How do you pass a Managed Bean of different type to a composite for reuse?


I'm creating an inline text editor. I've written the code to edit one single h:ouputText field (h:inputHidden). Works. Thus, I thought I create a composite (widget), that I can call for every field I want to update. Of course, those fields refer to a managed bean in my case, that is the PubController MB.

<composite:interface name="inlineEditor">
    <composite:attribute name="attrOfMb" required="true"
        type="java.lang.String" />
    <composite:attribute name="pubController" required="true" type="com.playground.webapp.controller.PubController"/>
</composite:interface>

Now, I have the following tasks to accomplish:

  1. pass the MB to the composite (done).
  2. in the composite, create the div and the hidden input field with id of the MB attribute.

Challenge where I struggle:

  • How do I "bind" an attribute of the passed PubController to the hidden input field? #{cc.attrs.pubController.title}? Well, it should not always be the same attribute. The attribute should be chosen by what has been passed in the interface attribute attrOfMb.
  • In other cases, its not necessariley PubController. Might be another MB. My initial thought was to define the interface type to javax.faces.bean.ManagedBean. On the other hand, how could you then "bind" the passed MB to the input hidden field (respectively vice-versa).

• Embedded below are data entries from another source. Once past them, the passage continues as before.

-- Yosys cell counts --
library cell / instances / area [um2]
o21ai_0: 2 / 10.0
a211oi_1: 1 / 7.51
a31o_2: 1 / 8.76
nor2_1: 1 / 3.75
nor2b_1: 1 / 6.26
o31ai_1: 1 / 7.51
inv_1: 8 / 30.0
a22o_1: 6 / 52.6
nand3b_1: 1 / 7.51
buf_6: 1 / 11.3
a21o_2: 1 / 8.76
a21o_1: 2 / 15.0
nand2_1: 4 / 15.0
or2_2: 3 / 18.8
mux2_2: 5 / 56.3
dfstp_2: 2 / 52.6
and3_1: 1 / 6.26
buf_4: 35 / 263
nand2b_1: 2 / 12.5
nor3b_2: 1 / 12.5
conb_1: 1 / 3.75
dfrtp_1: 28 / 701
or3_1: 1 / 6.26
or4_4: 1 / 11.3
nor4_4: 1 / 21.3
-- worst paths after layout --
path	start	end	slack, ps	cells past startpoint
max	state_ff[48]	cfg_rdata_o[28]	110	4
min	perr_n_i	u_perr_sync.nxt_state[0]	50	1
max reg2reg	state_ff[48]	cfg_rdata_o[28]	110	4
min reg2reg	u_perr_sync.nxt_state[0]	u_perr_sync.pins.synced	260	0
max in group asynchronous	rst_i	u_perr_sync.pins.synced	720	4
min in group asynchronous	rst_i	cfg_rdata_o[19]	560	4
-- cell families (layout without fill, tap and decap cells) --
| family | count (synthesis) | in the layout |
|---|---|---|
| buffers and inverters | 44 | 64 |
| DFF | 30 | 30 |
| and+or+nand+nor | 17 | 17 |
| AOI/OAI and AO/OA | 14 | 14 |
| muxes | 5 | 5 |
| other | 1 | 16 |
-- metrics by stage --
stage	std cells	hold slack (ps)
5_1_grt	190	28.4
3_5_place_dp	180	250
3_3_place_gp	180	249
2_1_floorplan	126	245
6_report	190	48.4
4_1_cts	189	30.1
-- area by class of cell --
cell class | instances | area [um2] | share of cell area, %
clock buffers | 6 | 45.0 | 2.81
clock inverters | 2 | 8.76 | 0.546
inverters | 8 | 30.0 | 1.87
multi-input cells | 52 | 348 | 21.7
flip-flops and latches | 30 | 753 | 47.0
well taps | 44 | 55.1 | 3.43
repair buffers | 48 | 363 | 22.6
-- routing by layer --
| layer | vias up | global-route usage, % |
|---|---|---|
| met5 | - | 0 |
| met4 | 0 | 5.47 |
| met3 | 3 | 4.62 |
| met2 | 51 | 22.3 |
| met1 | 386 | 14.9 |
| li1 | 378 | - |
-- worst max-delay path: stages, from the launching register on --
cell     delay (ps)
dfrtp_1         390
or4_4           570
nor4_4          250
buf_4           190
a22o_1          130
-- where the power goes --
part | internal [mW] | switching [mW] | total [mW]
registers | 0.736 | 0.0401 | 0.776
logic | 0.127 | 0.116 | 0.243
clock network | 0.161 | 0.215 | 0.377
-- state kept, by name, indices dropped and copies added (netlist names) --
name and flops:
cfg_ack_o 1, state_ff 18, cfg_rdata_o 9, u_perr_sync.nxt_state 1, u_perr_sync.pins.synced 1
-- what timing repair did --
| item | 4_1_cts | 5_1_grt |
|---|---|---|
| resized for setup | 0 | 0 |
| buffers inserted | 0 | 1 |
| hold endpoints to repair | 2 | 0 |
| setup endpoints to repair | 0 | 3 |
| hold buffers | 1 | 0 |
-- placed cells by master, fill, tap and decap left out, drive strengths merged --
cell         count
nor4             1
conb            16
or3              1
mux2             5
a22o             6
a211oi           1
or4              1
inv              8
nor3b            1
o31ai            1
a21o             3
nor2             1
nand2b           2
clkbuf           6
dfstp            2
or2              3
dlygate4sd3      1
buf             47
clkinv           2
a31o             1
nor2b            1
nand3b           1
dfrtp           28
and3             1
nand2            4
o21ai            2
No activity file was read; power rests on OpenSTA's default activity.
**config.mk**
```make
export PLATFORM = sky130hd
export DESIGN_NAME = tcc_config_trigger
export DESIGN_NICKNAME = d
export VERILOG_FILES = /design/src/design/tcc_pkg.sv /design/src/design/tcc_sw_arbiter.sv /design/src/design/tcc_config_trigger.sv
export SDC_FILE = /design/constraint.sdc
export NUM_CORES = 1
export LEC_CHECK = 0
export ABC_AREA = 1
export BUFFER_PORTS_ARGS = -buffer_cell sky130_fd_sc_hd__buf_2
export CAP_MARGIN = 20
export CELL_PAD_IN_SITES_DETAIL_PLACEMENT = 1
export CELL_PAD_IN_SITES_GLOBAL_PLACEMENT = 2
export CORE_ASPECT_RATIO = 1.2
export CORE_MARGIN = 4
export CORE_UTILIZATION = 26
export DETAILED_ROUTE_END_ITERATION = 7
export PLACE_DENSITY_LB_ADDON = 0.12
export SLEW_MARGIN = 25
export SYNTH_ARGS = -nofsm -noshare
export SYNTH_HDL_FRONTEND = slang
export SYNTH_HIERARCHICAL = 1
export SYNTH_SLANG_ARGS = --single-unit
```
**constraint.sdc**
```tcl
create_clock -name clk -period 1.8 [get_ports clk]
set_clock_uncertainty 0.05 [all_clocks]
set_input_delay 0.18 -clock clk [delete_from_list [all_inputs] [get_ports clk]]
set_output_delay 0.18 -clock clk [all_outputs]
set_load 0.02 [all_outputs]
```
**src/design/tcc_pkg.sv**
```systemverilog
// constants and decoders for the transfer configuration and software trigger block
// assumes a byte-addressed register port with an access-size input
package tcc_pkg;

    // ------------------------------------------------------------
    // register addresses and access sizes
    // ------------------------------------------------------------
    localparam logic [3:0] CONF_ADDR = 4'h9;
    localparam logic [3:0] TRIG_ADDR = 4'ha;
    localparam logic [1:0] SIZE_BYTE = 2'h0;
    localparam logic [1:0] SIZE_HALF = 2'h1;
    localparam logic [1:0] SIZE_WORD = 2'h2;

    // ------------------------------------------------------------
    // configuration byte layout and reset values
    // ------------------------------------------------------------
    localparam int CONF_DONE_IRQ_EN_BIT = 0;
    localparam int CONF_ERR_IRQ_EN_BIT = 1;
    localparam int CONF_SKIP_DIS_BIT = 2;
    localparam int CONF_ERR_STOP_EN_BIT = 3;
    localparam int CONF_PRIO_LSB = 4;
    localparam int CONF_RSVD_BIT = 7;
    localparam int PRIO_W = 3;
    localparam logic [2:0] PRIO_RESET = 3'h4;
    localparam logic CONF_FLAG_RESET = 1'b0;

    // ------------------------------------------------------------
    // trigger halfword layout
    // ------------------------------------------------------------
    localparam int TRIG_DONE_BIT = 15;
    localparam int TRIG_PEND_BIT = 14;
    localparam int DESP_W = 14;
    localparam logic [13:0] DESP_RESET = 14'h0000;

    // ------------------------------------------------------------
    // controller state, priority and error codes
    // ------------------------------------------------------------
    localparam logic [1:0] CTRL_NORMAL = 2'h0;
    localparam logic [2:0] PRIO_HIGHEST = 3'h0;
    localparam logic [2:0] PRIO_LOWEST = 3'h7;
    localparam logic [2:0] ERRCODE_SOURCE = 3'h1;
    localparam logic [2:0] ERRCODE_DEST = 3'h2;
    localparam logic [2:0] ERRCODE_STANDBY = 3'h3;
    localparam logic [2:0] ERRCODE_DESC_ACCESS = 3'h4;
    localparam logic [2:0] ERRCODE_DESC_OPEN = 3'h5;
    localparam int CNT_W = 6;

    // contested grants per software win, minus one
    function automatic logic [5:0] tccContestLimit(input logic [2:0] code);
        unique case (code)
            3'h1: tccContestLimit = 6'h01;
            3'h2: tccContestLimit = 6'h02;
            3'h3: tccContestLimit = 6'h06;
            3'h4: tccContestLimit = 6'h0e;
            3'h5: tccContestLimit = 6'h1e;
            3'h6: tccContestLimit = 6'h3e;
            default: tccContestLimit = 6'h00;
        endcase
    endfunction

    // error codes that raise the error interrupt
    function automatic logic tccErrorRaises(input logic [2:0] code);
        tccErrorRaises = (code == ERRCODE_SOURCE) || (code == ERRCODE_DEST) ||
            (code == ERRCODE_DESC_ACCESS) || (code == ERRCODE_DESC_OPEN);
    endfunction

endpackage

```
**src/design/tcc_sw_arbiter.sv**
```systemverilog
// second-level arbiter between the software request and hardware requests
// assumes transferDone pulses once when the granted transfer ends
`timescale 1ns/10ps
module tcc_sw_arbiter (
    input wire logic clk,
    input wire logic rstN,
    input wire logic swRequest,
    input wire logic hwRequest,
    input wire logic [2:0] priorityCode,
    input wire logic holdStart,
    input wire logic transferDone,
    output logic swGrant,
    output logic hwGrant
);

    // ------------------------------------------------------------
    // state
    // ------------------------------------------------------------
    typedef enum logic [2:0] {
        ARB_IDLE = 3'b001,
        ARB_SW = 3'b010,
        ARB_HW = 3'b100
    } tcc_arb_state_type;

    typedef struct packed {
        tcc_arb_state_type owner;
        logic [5:0] contest;
        logic swGrant;
        logic hwGrant;
    } tcc_arb_type;

    tcc_arb_type st_reg;
    tcc_arb_type st_next;
    logic swWins;

    // ------------------------------------------------------------
    // decision
    // ------------------------------------------------------------
    always_comb begin
        st_next = st_reg;
        st_next.swGrant = 1'b0;
        st_next.hwGrant = 1'b0;
        swWins = 1'b0;
        if (priorityCode == tcc_pkg::PRIO_HIGHEST) begin
            swWins = 1'b1;
        end else if (priorityCode == tcc_pkg::PRIO_LOWEST) begin
            swWins = 1'b0;
        end else begin
            swWins = (st_reg.contest == tcc_pkg::tccContestLimit(priorityCode));
        end
        unique case (st_reg.owner)
            ARB_IDLE: begin
                if (!holdStart) begin
                    if (swRequest && hwRequest) begin
                        if (swWins) begin
                            st_next.owner = ARB_SW;
                            st_next.swGrant = 1'b1;
                            st_next.contest = '0;
                        end else begin
                            st_next.owner = ARB_HW;
                            st_next.hwGrant = 1'b1;
                            st_next.contest = st_reg.contest + 6'h01;
                        end
                    end else if (swRequest) begin
                        st_next.owner = ARB_SW;
                        st_next.swGrant = 1'b1;
                    end else if (hwRequest) begin
                        st_next.owner = ARB_HW;
                        st_next.hwGrant = 1'b1;
                    end
                end
            end
            ARB_SW, ARB_HW: begin
                // a running transfer always completes first
                if (transferDone) begin
                    st_next.owner = ARB_IDLE;
                end
            end
            default: st_next.owner = ARB_IDLE;
        endcase
    end

    always_ff @(posedge clk or negedge rstN) begin
        if (!rstN) begin
            st_reg <= '{owner: ARB_IDLE, contest: 6'h00, swGrant: 1'b0, hwGrant: 1'b0};
        end else begin
            st_reg <= st_next;
        end
    end

    assign swGrant = st_reg.swGrant;
    assign hwGrant = st_reg.hwGrant;

endmodule // tcc_sw_arbiter

```
**src/design/tcc_config_trigger.sv**
```systemverilog
// configuration and software trigger front end of the transfer controller
// holds the configuration byte, trigger halfword, interrupt levels and arbiter
// assumes the transfer engine runs on clk and reports its events as pulses
// assumes command logic supplies the controller state as a level on clk
// assumes the error-stop state itself is held by the engine
`timescale 1ns/10ps
module tcc_config_trigger (
    input wire logic clk,
    input wire logic arst_n,
    input wire logic [3:0] regAddr,
    input wire logic [1:0] regSize,
    input wire logic [15:0] regWrData,
    input wire logic regWrite,
    input wire logic regRead,
    output logic [15:0] regRdData,
    input wire logic [1:0] ctrlState,
    input wire logic [2:0] errorStatusCode,
    input wire logic errorStopFlag,
    input wire logic transferError,
    input wire logic swEndNormal,
    input wire logic swEndAbnormal,
    input wire logic swWaitTrigger,
    input wire logic swClearCmd,
    input wire logic standbyCmd,
    input wire logic chainPointerLoad,
    input wire logic [13:0] chainPointer,
    input wire logic hwRequest,
    input wire logic transferDone,
    output logic swDoneIrq,
    output logic errorIrq,
    output logic readSkipDisable,
    output logic errorStopEnter,
    output logic swStartTrigger,
    output logic [13:0] swDescriptorPointer,
    output logic swGrant,
    output logic hwGrant
);

    // ------------------------------------------------------------
    // state
    // ------------------------------------------------------------
    typedef struct packed {
        logic swDoneIrqEnable;
        logic errorIrqEnable;
        logic readSkipDisable;
        logic errorStopEnable;
        logic [2:0] swPriorityCode;
        logic [2:0] appliedPriority;
        logic swDoneFlag;
        logic swRequestPending;
        logic [13:0] swDescriptorPointer;
        logic swStartTrigger;
        logic swDoneIrq;
        logic errorIrq;
        logic errorStopEnter;
        logic [15:0] rdData;
    } tcc_ctl_type;

    // ------------------------------------------------------------
    // reset values
    // ------------------------------------------------------------
    localparam tcc_ctl_type CTL_RESET = '{
        swDoneIrqEnable: tcc_pkg::CONF_FLAG_RESET,
        errorIrqEnable: tcc_pkg::CONF_FLAG_RESET,
        readSkipDisable: tcc_pkg::CONF_FLAG_RESET,
        errorStopEnable: tcc_pkg::CONF_FLAG_RESET,
        swPriorityCode: tcc_pkg::PRIO_RESET,
        appliedPriority: tcc_pkg::PRIO_RESET,
        swDoneFlag: 1'b0,
        swRequestPending: 1'b0,
        swDescriptorPointer: tcc_pkg::DESP_RESET,
        swStartTrigger: 1'b0,
        swDoneIrq: 1'b0,
        errorIrq: 1'b0,
        errorStopEnter: 1'b0,
        rdData: 16'h0000
    };

    // ------------------------------------------------------------
    // internal signals
    // ------------------------------------------------------------
    tcc_ctl_type ctl_reg;
    tcc_ctl_type ctl_next;
    logic [1:0] rstSync_reg;
    logic rstN;
    logic confHit;
    logic trigHit;
    logic byteAccess;
    logic halfAccess;
    logic ctrlNormal;
    logic cfgWrite;
    logic trigWrite;
    logic trigAccept;
    logic swEnd;
    logic swRequestLive;
    logic errCodeRaises;
    logic [7:0] cfgByte;
    logic [15:0] trigHalf;

    // ------------------------------------------------------------
    // address decode helpers
    // ------------------------------------------------------------
    function automatic logic isConfAddr(input logic [3:0] addr);
        isConfAddr = (addr == tcc_pkg::CONF_ADDR);
    endfunction

    function automatic logic isTrigAddr(input logic [3:0] addr);
        isTrigAddr = (addr == tcc_pkg::TRIG_ADDR);
    endfunction

    // ------------------------------------------------------------
    // reset release
    // ------------------------------------------------------------
    always_ff @(posedge clk or negedge arst_n) begin
        if (!arst_n) begin
            rstSync_reg <= 2'b00;
        end else begin
            rstSync_reg <= {rstSync_reg[0], 1'b1};
        end
    end

    assign rstN = rstSync_reg[1];

    // ------------------------------------------------------------
    // access decode
    // ------------------------------------------------------------
    assign confHit = isConfAddr(regAddr);
    assign trigHit = isTrigAddr(regAddr);
    assign byteAccess = (regSize == tcc_pkg::SIZE_BYTE);
    assign halfAccess = (regSize == tcc_pkg::SIZE_HALF);
    assign ctrlNormal = (ctrlState == tcc_pkg::CTRL_NORMAL);
    assign cfgWrite = regWrite && confHit && byteAccess && !ctrlNormal;
    assign trigWrite = regWrite && trigHit && halfAccess;
    assign trigAccept = trigWrite && !ctl_reg.swRequestPending && ctrlNormal &&
        !errorStopFlag;
    assign swEnd = swEndNormal || swEndAbnormal || swWaitTrigger;
    // the pending flag falls one edge after the end pulse; mask it meanwhile
    assign swRequestLive = ctl_reg.swRequestPending && !swEnd;
    assign errCodeRaises = tcc_pkg::tccErrorRaises(errorStatusCode);

    // ------------------------------------------------------------
    // register images
    // ------------------------------------------------------------
    always_comb begin
        cfgByte = 8'h00;
        cfgByte[tcc_pkg::CONF_DONE_IRQ_EN_BIT] = ctl_reg.swDoneIrqEnable;
        cfgByte[tcc_pkg::CONF_ERR_IRQ_EN_BIT] = ctl_reg.errorIrqEnable;
        cfgByte[tcc_pkg::CONF_SKIP_DIS_BIT] = ctl_reg.readSkipDisable;
        cfgByte[tcc_pkg::CONF_ERR_STOP_EN_BIT] = ctl_reg.errorStopEnable;
        cfgByte[tcc_pkg::CONF_PRIO_LSB +: tcc_pkg::PRIO_W] = ctl_reg.swPriorityCode;
        cfgByte[tcc_pkg::CONF_RSVD_BIT] = 1'b0;
    end

    always_comb begin
        trigHalf = 16'h0000;
        trigHalf[tcc_pkg::TRIG_DONE_BIT] = ctl_reg.swDoneFlag;
        trigHalf[tcc_pkg::TRIG_PEND_BIT] = ctl_reg.swRequestPending;
        trigHalf[tcc_pkg::DESP_W - 1:0] = ctl_reg.swDescriptorPointer;
    end

    // ------------------------------------------------------------
    // next state
    // ------------------------------------------------------------
    always_comb begin
        ctl_next = ctl_reg;
        ctl_next.swStartTrigger = 1'b0;
        ctl_next.errorStopEnter = 1'b0;
        ctl_next.rdData = 16'h0000;

        // --------------------------------------------------------
        // configuration byte, reserved bit never stored
        // --------------------------------------------------------
        if (cfgWrite) begin
            ctl_next.swDoneIrqEnable = regWrData[tcc_pkg::CONF_DONE_IRQ_EN_BIT];
            ctl_next.errorIrqEnable = regWrData[tcc_pkg::CONF_ERR_IRQ_EN_BIT];
            ctl_next.readSkipDisable = regWrData[tcc_pkg::CONF_SKIP_DIS_BIT];
            ctl_next.errorStopEnable = regWrData[tcc_pkg::CONF_ERR_STOP_EN_BIT];
            ctl_next.swPriorityCode =
                regWrData[tcc_pkg::CONF_PRIO_LSB +: tcc_pkg::PRIO_W];
        end

        // --------------------------------------------------------
        // software start trigger
        // --------------------------------------------------------
        if (trigAccept) begin
            ctl_next.swStartTrigger = 1'b1;
            ctl_next.swDescriptorPointer = regWrData[tcc_pkg::DESP_W - 1:0];
            ctl_next.appliedPriority = ctl_reg.swPriorityCode;
        end else if (chainPointerLoad && ctl_reg.swRequestPending) begin
            ctl_next.swDescriptorPointer = chainPointer;
        end

        // --------------------------------------------------------
        // pending flag: an accepted trigger cannot meet an end pulse
        // --------------------------------------------------------
        if (trigAccept) begin
            ctl_next.swRequestPending = 1'b1;
        end else if (swEnd) begin
            ctl_next.swRequestPending = 1'b0;
        end

        // --------------------------------------------------------
        // done flag: a normal end wins over any clear
        // --------------------------------------------------------
        if (swEndNormal) begin
            ctl_next.swDoneFlag = 1'b1;
        end else if (swClearCmd || standbyCmd || trigAccept) begin
            ctl_next.swDoneFlag = 1'b0;
        end

        // --------------------------------------------------------
        // error stop request towards the engine
        // --------------------------------------------------------
        if (transferError && ctl_reg.errorStopEnable) begin
            ctl_next.errorStopEnter = 1'b1;
        end else begin
            ctl_next.errorStopEnter = 1'b0;
        end

        // --------------------------------------------------------
        // interrupt levels
        // --------------------------------------------------------
        ctl_next.swDoneIrq = ctl_next.swDoneIrqEnable && ctl_next.swDoneFlag;
        ctl_next.errorIrq = ctl_next.errorIrqEnable &&
            errCodeRaises;

        // --------------------------------------------------------
        // read data, valid in the cycle after the strobe only
        // --------------------------------------------------------
        if (regRead) begin
            if (confHit) begin
                ctl_next.rdData = {8'h00, cfgByte};
            end else if (trigHit) begin
                ctl_next.rdData = trigHalf;
            end else begin
                ctl_next.rdData = 16'h0000; // unmapped addresses read zero
            end
        end
    end

    always_ff @(posedge clk or negedge rstN) begin
        if (!rstN) begin
            ctl_reg <= CTL_RESET;
        end else begin
            ctl_reg <= ctl_next;
        end
    end

    // ------------------------------------------------------------
    // arbitration between software and hardware requests
    // ------------------------------------------------------------
    tcc_sw_arbiter arbiter (
        .clk(clk),
        .rstN(rstN),
        .swRequest(swRequestLive),
        .hwRequest(hwRequest),
        .priorityCode(ctl_reg.appliedPriority),
        .holdStart(errorStopFlag),
        .transferDone(transferDone),
        .swGrant(swGrant),
        .hwGrant(hwGrant)
    );

    // ------------------------------------------------------------
    // outputs
    // ------------------------------------------------------------
    assign regRdData = ctl_reg.rdData;
    assign swDoneIrq = ctl_reg.swDoneIrq;
    assign errorIrq = ctl_reg.errorIrq;
    assign readSkipDisable = ctl_reg.readSkipDisable;
    assign errorStopEnter = ctl_reg.errorStopEnter;
    assign swStartTrigger = ctl_reg.swStartTrigger;
    assign swDescriptorPointer = ctl_reg.swDescriptorPointer;

endmodule // tcc_config_trigger

```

Is there a JSF-Pattern on how you accomplish these things?


Solution

  • You're going in the wrong path as to designing the composite. You should bind a bean property, not a whole bean.

    I.e. you should not have

    <my:composite bean="#{bean}" />
    

    but you should have

    <my:composite value="#{bean.value}" title="#{bean.title}" />
    

    Once you fix that problem, then you can easily reuse it on any backing bean. Please note that this is also the way how standard JSF <h:xxx> components work. If you worry about about "too many" attributes for some unclear reason, then just create a reusable model class which in turn can be a property of the backing bean.

    <my:composite data="#{bean.data}" />
    

    This way you can use it further in the composite as #{cc.attrs.data.value}, #{cc.attrs.data.title}, etc.

    If you really, really need to bind a whole bean, then I'd question if a tag file or maybe an include file isn't a better solution for whatever functional requirement you've had in mind. A composite component should really represent a component with a single responsibility and a single point of model value binding.